Using entangled particles in the double-slit experiment can indeed lead to interesting outcomes, but the specific result depends on the details of the experiment and the interpretation of quantum mechanics being considered. Let's explore two possible scenarios:
Standard Interpretation (e.g., Copenhagen interpretation): In the standard interpretation of quantum mechanics, if you use entangled particles in the double-slit experiment and measure the spin of one particle, it would generally not affect the interference pattern observed by the other entangled particle passing through the slits. This is because the measurement of one particle's spin would not directly influence the wave-like behavior of the other particle. The entangled particles are still expected to exhibit an interference pattern, resulting in a pattern of alternating light and dark fringes on the screen behind the slits.
Many-Worlds Interpretation: In the Many-Worlds interpretation (MWI) of quantum mechanics, each possible outcome of an experiment corresponds to a different branch or universe. According to MWI, when you measure the spin of one entangled particle, it leads to the creation of multiple parallel universes, each containing a different spin value for that particle. In this interpretation, the interference pattern observed by the other particle passing through the slits might be affected due to the entanglement with the measured particle. The specific outcome in each branch of the many-worlds would correspond to a different interference pattern.

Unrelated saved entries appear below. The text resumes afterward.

[src/rtl/keypad_display_ctrl.sv]
// 4x4 matrix keypad scanner with press/release debouncing.
// Each accepted key shifts the two-digit display (s0 -> s1, key -> s0)
// and raises key_valid for one cycle, one cycle after the digit update.
module keypad_display_ctrl #(
    parameter int SCAN_DIV        = 4096,
    parameter int DEBOUNCE_CYCLES = 65536
) (
    input  logic       clk,
    input  logic       reset,
    input  logic [3:0] rows,
    output logic [3:0] cols,
    output logic [3:0] s0,
    output logic [3:0] s1,
    output logic       key_valid
);

    localparam int DIV_W = (SCAN_DIV > 1) ? $clog2(SCAN_DIV) : 1;
    localparam int DEB_W = (DEBOUNCE_CYCLES > 1) ? $clog2(DEBOUNCE_CYCLES) : 1;
    localparam logic [DIV_W-1:0] DIV_LAST = DIV_W'(SCAN_DIV - 1);
    localparam logic [DEB_W-1:0] DEB_LAST = DEB_W'(DEBOUNCE_CYCLES - 1);

    typedef enum logic [1:0] {
        SCAN     = 2'd0,
        DEBOUNCE = 2'd1,
        HELD     = 2'd2,
        RELEASE  = 2'd3
    } state_t;

    state_t           state;
    logic [1:0]       col_idx;
    logic [1:0]       row_idx;
    logic [3:0]       row_pat;
    logic [DIV_W-1:0] div_cnt;
    logic [DEB_W-1:0] deb_cnt;
    logic             kv_pend;
    logic [3:0]       rows_p0;
    logic [3:0]       rows_p1;
    logic [3:0]       rows_s;

    // True when exactly one row line is pulled low.
    function automatic logic single_low(input logic [3:0] r);
        case (r)
            4'b1110, 4'b1101, 4'b1011, 4'b0111: single_low = 1'b1;
            default:                            single_low = 1'b0;
        endcase
    endfunction

    // Index of the low row line; only meaningful when single_low() holds.
    function automatic logic [1:0] low_index(input logic [3:0] r);
        case (r)
            4'b1101: low_index = 2'd1;
            4'b1011: low_index = 2'd2;
            4'b0111: low_index = 2'd3;
            default: low_index = 2'd0;
        endcase
    endfunction

    // One-hot-low column drive pattern for a column index.
    function automatic logic [3:0] col_drive(input logic [1:0] idx);
        col_drive = ~(4'b0001 << idx);
    endfunction

    // Hex code printed on the keycap at (row, col).
    function automatic logic [3:0] key_code(input logic [1:0] r, input logic [1:0] c);
        case ({r, c})
            4'h0: key_code = 4'h1;
            4'h1: key_code = 4'h2;
            4'h2: key_code = 4'h3;
            4'h3: key_code = 4'hA;
            4'h4: key_code = 4'h4;
            4'h5: key_code = 4'h5;
            4'h6: key_code = 4'h6;
            4'h7: key_code = 4'hB;
            4'h8: key_code = 4'h7;
            4'h9: key_code = 4'h8;
            4'hA: key_code = 4'h9;
            4'hB: key_code = 4'hC;
            4'hC: key_code = 4'hE;
            4'hD: key_code = 4'h0;
            4'hE: key_code = 4'hF;
            default: key_code = 4'hD;
        endcase
    endfunction

    assign rows_s = rows_p1;

    // Two-flop synchronizer: rows are asynchronous to clk; idle level is all-high.
    always_ff @(posedge clk or negedge reset) begin
        if (!reset) begin
            rows_p0 <= 4'b1111;
            rows_p1 <= 4'b1111;
        end else begin
            rows_p0 <= rows;
            rows_p1 <= rows_p0;
        end
    end

    // Scan / debounce / hold / release-debounce state machine with registered outputs.
    always_ff @(posedge clk or negedge reset) begin
        if (!reset) begin
            state     <= SCAN;
            col_idx   <= 2'd0;
            cols      <= 4'b1110;
            row_idx   <= 2'd0;
            row_pat   <= 4'b1111;
            div_cnt   <= '0;
            deb_cnt   <= '0;
            s0        <= 4'h0;
            s1        <= 4'h0;
            kv_pend   <= 1'b0;
            key_valid <= 1'b0;
        end else begin
            // key_valid trails the digit update by one cycle
            key_valid <= kv_pend;
            kv_pend   <= 1'b0;
            case (state)
                SCAN: begin
                    if (div_cnt == DIV_LAST) begin
                        div_cnt <= '0;
                        if (single_low(rows_s)) begin
                            // freeze the column and start confirming the press
                            row_pat <= rows_s;
                            row_idx <= low_index(rows_s);
                            deb_cnt <= '0;
                            state   <= DEBOUNCE;
                        end else begin
                            col_idx <= col_idx + 2'd1;
                            cols    <= col_drive(col_idx + 2'd1);
                        end
                    end else begin
                        div_cnt <= div_cnt + 1'b1;
                    end
                end
                DEBOUNCE: begin
                    if (rows_s == row_pat) begin
                        if (deb_cnt == DEB_LAST) begin
                            s1      <= s0;
                            s0      <= key_code(row_idx, col_idx);
                            kv_pend <= 1'b1;
                            state   <= HELD;
                        end else begin
                            deb_cnt <= deb_cnt + 1'b1;
                        end
                    end else begin
                        // bounce, release or extra rows: abandon and move on
                        state   <= SCAN;
                        div_cnt <= '0;
                        col_idx <= col_idx + 2'd1;
                        cols    <= col_drive(col_idx + 2'd1);
                    end
                end
                HELD: begin
                    // only the captured row matters; other keys are ignored
                    if (rows_s[row_idx]) begin
                        deb_cnt <= '0;
                        state   <= RELEASE;
                    end
                end
                RELEASE: begin
                    if (!rows_s[row_idx]) begin
                        state <= HELD;
                    end else if (deb_cnt == DEB_LAST) begin
                        state   <= SCAN;
                        div_cnt <= '0;
                        col_idx <= col_idx + 2'd1;
                        cols    <= col_drive(col_idx + 2'd1);
                    end else begin
                        deb_cnt <= deb_cnt + 1'b1;
                    end
                end
                default: state <= SCAN;
            endcase
        end
    end

endmodule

It's important to note that the precise behavior and interpretation of entangled particles in the double-slit experiment are still subjects of ongoing research and investigation. Different interpretations may offer different explanations and predictions regarding the behavior of entangled particles and the resulting interference patterns.
Experimental studies on the behavior of entangled particles in the double-slit experiment are continuously being conducted to explore the intricate nature of quantum mechanics and further our understanding of entanglement and its consequences.